> _The problem_
Return, exactly and in full, the lines of the records below starting at the one with "(.x(r0[1]), .y(r1[1]), .z(cy[1]), .s(s[1]), .co(cy[2]));" and ending at the one with "wire hi_inc = (c178 & cy[16]);", and no other lines.

Segment Start: Entries provided

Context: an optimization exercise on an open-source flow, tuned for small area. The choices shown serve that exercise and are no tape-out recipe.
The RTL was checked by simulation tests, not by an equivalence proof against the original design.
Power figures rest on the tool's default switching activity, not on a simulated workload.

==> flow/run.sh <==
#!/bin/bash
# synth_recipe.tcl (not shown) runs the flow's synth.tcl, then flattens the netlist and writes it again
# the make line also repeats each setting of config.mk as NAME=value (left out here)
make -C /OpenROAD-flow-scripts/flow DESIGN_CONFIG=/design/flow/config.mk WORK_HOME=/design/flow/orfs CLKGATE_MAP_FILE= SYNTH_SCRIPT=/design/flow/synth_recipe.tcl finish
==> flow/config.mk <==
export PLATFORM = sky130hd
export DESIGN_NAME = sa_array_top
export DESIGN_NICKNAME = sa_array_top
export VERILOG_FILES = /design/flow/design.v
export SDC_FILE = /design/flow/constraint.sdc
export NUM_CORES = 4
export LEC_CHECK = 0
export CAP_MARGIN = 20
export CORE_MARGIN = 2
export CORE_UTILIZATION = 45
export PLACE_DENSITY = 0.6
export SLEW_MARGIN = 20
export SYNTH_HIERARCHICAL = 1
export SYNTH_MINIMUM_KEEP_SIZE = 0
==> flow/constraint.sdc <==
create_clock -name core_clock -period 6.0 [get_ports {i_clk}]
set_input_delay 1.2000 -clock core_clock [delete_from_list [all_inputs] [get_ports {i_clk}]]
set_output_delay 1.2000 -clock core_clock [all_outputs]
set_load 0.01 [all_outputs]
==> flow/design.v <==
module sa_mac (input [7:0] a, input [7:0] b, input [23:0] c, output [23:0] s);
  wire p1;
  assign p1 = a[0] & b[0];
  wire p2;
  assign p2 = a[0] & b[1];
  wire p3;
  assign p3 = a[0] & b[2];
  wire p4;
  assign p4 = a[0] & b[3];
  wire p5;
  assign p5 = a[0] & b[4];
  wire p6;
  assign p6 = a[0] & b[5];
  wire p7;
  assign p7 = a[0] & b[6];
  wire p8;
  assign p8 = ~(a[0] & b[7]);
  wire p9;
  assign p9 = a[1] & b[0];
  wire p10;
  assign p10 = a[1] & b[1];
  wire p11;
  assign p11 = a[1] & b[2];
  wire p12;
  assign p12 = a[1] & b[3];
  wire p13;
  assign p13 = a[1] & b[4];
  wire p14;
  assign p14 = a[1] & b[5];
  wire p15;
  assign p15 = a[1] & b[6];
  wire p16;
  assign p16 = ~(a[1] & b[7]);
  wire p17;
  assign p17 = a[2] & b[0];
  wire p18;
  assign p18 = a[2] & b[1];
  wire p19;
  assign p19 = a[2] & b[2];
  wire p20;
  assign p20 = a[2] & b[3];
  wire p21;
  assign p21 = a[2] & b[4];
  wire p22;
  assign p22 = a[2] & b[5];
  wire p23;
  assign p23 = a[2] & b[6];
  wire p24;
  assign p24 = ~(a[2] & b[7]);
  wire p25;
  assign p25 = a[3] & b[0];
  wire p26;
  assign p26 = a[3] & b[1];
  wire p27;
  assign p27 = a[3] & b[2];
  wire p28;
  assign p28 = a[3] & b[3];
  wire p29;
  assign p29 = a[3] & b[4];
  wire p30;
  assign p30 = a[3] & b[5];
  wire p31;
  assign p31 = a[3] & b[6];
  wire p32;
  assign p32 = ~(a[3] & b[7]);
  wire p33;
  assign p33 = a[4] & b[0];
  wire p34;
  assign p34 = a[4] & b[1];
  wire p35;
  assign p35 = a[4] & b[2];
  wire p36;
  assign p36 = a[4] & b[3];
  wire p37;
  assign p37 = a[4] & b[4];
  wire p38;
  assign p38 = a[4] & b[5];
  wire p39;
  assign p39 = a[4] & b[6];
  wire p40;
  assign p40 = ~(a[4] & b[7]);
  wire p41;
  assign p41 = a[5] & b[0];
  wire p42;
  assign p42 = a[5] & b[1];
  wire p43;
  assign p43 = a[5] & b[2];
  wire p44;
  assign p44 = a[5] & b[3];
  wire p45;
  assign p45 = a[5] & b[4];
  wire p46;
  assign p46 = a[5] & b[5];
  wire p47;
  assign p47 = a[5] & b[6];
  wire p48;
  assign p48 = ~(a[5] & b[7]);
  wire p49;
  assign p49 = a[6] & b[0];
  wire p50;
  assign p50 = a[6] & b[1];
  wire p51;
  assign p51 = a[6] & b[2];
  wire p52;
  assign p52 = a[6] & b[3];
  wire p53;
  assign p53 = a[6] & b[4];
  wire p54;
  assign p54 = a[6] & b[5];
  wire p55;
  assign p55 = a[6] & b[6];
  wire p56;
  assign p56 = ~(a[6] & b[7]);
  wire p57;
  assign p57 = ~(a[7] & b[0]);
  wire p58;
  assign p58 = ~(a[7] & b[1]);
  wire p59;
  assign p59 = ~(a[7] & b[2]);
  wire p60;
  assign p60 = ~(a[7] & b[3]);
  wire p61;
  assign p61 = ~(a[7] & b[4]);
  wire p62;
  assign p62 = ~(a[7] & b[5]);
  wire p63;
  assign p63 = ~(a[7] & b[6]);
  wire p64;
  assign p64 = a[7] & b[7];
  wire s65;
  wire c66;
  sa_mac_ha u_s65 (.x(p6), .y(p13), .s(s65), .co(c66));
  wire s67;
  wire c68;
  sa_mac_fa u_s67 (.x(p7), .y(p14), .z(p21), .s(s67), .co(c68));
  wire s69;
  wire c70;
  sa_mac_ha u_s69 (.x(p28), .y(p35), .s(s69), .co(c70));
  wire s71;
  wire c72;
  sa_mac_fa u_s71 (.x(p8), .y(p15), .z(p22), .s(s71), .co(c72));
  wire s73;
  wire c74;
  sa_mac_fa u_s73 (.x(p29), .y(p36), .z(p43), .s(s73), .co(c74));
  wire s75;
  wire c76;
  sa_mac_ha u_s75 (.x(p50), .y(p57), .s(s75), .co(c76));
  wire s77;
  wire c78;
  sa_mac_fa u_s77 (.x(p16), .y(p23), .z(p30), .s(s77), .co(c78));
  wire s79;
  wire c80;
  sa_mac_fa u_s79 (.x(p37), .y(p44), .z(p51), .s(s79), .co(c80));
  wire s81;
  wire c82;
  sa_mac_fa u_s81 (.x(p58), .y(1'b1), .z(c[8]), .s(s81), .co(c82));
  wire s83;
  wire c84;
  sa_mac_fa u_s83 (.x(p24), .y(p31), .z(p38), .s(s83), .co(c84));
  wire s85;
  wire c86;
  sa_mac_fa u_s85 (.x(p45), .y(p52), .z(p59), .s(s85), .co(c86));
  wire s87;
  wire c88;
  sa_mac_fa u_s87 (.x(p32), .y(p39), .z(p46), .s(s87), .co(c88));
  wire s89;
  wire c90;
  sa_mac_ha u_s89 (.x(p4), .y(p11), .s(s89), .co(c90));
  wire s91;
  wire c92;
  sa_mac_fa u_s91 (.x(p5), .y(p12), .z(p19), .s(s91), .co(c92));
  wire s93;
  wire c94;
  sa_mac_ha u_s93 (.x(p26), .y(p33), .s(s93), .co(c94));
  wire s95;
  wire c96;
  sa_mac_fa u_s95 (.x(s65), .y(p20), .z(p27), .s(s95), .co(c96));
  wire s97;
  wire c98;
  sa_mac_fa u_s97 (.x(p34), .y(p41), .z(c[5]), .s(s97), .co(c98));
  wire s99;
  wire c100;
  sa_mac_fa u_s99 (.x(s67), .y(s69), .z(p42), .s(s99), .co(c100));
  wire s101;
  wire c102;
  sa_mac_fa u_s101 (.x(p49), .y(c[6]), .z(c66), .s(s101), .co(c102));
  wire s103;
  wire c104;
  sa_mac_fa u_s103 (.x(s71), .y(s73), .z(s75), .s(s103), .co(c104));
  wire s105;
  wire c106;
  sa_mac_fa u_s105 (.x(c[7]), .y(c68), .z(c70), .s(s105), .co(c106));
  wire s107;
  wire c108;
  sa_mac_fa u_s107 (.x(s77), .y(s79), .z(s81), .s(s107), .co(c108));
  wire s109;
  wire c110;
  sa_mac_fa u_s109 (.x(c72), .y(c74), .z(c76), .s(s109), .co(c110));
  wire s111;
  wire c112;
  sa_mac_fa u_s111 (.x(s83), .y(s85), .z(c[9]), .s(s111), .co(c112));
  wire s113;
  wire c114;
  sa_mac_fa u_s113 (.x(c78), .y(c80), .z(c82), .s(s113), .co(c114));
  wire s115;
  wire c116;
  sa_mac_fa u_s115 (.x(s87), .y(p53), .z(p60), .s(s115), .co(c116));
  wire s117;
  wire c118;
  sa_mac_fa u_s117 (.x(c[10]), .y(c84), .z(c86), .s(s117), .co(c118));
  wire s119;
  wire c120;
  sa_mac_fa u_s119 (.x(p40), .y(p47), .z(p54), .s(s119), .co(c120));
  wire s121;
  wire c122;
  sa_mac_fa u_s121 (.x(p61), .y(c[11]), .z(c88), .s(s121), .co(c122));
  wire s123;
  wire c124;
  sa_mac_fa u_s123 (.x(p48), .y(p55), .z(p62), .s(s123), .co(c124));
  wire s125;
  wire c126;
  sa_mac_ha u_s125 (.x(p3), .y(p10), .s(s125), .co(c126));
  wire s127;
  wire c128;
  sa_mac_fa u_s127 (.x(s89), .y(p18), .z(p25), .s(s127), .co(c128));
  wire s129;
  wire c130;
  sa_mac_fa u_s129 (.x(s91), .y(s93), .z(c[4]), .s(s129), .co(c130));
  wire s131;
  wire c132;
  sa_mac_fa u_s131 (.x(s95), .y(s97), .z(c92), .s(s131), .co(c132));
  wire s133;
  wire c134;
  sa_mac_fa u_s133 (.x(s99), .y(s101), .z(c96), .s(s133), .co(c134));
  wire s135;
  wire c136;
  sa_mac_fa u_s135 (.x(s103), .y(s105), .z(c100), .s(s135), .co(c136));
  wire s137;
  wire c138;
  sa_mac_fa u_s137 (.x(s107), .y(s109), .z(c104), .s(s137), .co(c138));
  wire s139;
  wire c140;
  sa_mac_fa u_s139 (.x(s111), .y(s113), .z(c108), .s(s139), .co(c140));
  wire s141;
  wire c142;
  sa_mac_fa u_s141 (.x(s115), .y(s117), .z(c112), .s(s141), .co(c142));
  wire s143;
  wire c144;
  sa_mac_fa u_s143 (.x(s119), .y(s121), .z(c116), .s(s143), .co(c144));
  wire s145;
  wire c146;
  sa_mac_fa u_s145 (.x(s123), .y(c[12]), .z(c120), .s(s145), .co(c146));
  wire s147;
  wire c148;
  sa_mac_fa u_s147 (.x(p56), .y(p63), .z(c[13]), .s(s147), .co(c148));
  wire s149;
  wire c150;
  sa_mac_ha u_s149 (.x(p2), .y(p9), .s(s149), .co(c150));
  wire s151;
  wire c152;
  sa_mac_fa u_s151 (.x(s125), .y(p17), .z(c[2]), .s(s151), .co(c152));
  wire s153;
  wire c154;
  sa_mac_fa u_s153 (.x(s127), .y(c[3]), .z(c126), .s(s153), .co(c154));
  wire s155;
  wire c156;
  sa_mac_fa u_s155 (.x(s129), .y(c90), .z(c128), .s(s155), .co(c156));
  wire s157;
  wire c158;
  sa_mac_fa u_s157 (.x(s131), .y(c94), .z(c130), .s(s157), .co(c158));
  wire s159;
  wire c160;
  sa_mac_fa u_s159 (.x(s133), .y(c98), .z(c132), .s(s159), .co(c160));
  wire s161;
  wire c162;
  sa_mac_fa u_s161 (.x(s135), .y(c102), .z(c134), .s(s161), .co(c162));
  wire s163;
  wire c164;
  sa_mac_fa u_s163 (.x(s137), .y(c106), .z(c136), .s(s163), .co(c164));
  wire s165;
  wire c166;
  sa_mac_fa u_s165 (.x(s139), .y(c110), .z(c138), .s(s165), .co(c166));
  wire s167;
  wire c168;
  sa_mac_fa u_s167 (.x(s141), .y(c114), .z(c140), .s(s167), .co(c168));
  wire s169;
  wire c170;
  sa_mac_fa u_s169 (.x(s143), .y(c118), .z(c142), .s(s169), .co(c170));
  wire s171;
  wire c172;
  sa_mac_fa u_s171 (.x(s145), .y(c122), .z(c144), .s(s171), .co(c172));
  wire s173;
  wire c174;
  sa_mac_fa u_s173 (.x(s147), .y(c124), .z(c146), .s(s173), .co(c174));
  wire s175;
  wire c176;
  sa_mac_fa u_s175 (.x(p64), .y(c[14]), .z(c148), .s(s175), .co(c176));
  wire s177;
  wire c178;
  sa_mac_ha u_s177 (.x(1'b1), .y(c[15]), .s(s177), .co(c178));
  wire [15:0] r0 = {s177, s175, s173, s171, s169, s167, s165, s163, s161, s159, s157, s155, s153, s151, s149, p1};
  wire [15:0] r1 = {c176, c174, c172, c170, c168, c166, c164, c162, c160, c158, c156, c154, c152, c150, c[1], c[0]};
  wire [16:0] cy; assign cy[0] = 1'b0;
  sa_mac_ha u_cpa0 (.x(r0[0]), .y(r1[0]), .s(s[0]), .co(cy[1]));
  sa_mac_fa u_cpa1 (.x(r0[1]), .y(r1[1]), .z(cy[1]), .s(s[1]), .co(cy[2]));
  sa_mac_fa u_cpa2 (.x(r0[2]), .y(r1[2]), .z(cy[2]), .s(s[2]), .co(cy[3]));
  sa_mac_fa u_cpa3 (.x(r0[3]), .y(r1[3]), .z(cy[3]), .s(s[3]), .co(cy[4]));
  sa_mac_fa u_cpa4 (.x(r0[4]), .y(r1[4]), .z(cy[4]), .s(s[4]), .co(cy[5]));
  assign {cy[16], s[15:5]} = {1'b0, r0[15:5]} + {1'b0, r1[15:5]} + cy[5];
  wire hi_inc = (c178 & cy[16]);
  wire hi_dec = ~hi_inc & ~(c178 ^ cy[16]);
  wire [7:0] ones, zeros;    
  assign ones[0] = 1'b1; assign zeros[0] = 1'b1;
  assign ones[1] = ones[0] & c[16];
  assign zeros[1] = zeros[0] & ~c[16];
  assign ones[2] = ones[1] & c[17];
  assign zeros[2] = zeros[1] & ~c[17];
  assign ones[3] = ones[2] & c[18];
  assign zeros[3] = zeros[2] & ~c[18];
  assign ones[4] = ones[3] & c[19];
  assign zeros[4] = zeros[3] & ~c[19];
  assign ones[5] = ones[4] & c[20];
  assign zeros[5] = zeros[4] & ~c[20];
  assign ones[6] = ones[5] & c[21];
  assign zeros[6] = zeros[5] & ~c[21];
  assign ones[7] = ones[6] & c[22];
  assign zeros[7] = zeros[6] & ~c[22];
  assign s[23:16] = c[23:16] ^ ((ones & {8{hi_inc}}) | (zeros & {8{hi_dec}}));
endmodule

Segment End: Entries provided

> _Result of this exercise_
  sa_mac_fa u_cpa1 (.x(r0[1]), .y(r1[1]), .z(cy[1]), .s(s[1]), .co(cy[2]));
  sa_mac_fa u_cpa2 (.x(r0[2]), .y(r1[2]), .z(cy[2]), .s(s[2]), .co(cy[3]));
  sa_mac_fa u_cpa3 (.x(r0[3]), .y(r1[3]), .z(cy[3]), .s(s[3]), .co(cy[4]));
  sa_mac_fa u_cpa4 (.x(r0[4]), .y(r1[4]), .z(cy[4]), .s(s[4]), .co(cy[5]));
  assign {cy[16], s[15:5]} = {1'b0, r0[15:5]} + {1'b0, r1[15:5]} + cy[5];
  wire hi_inc = (c178 & cy[16]);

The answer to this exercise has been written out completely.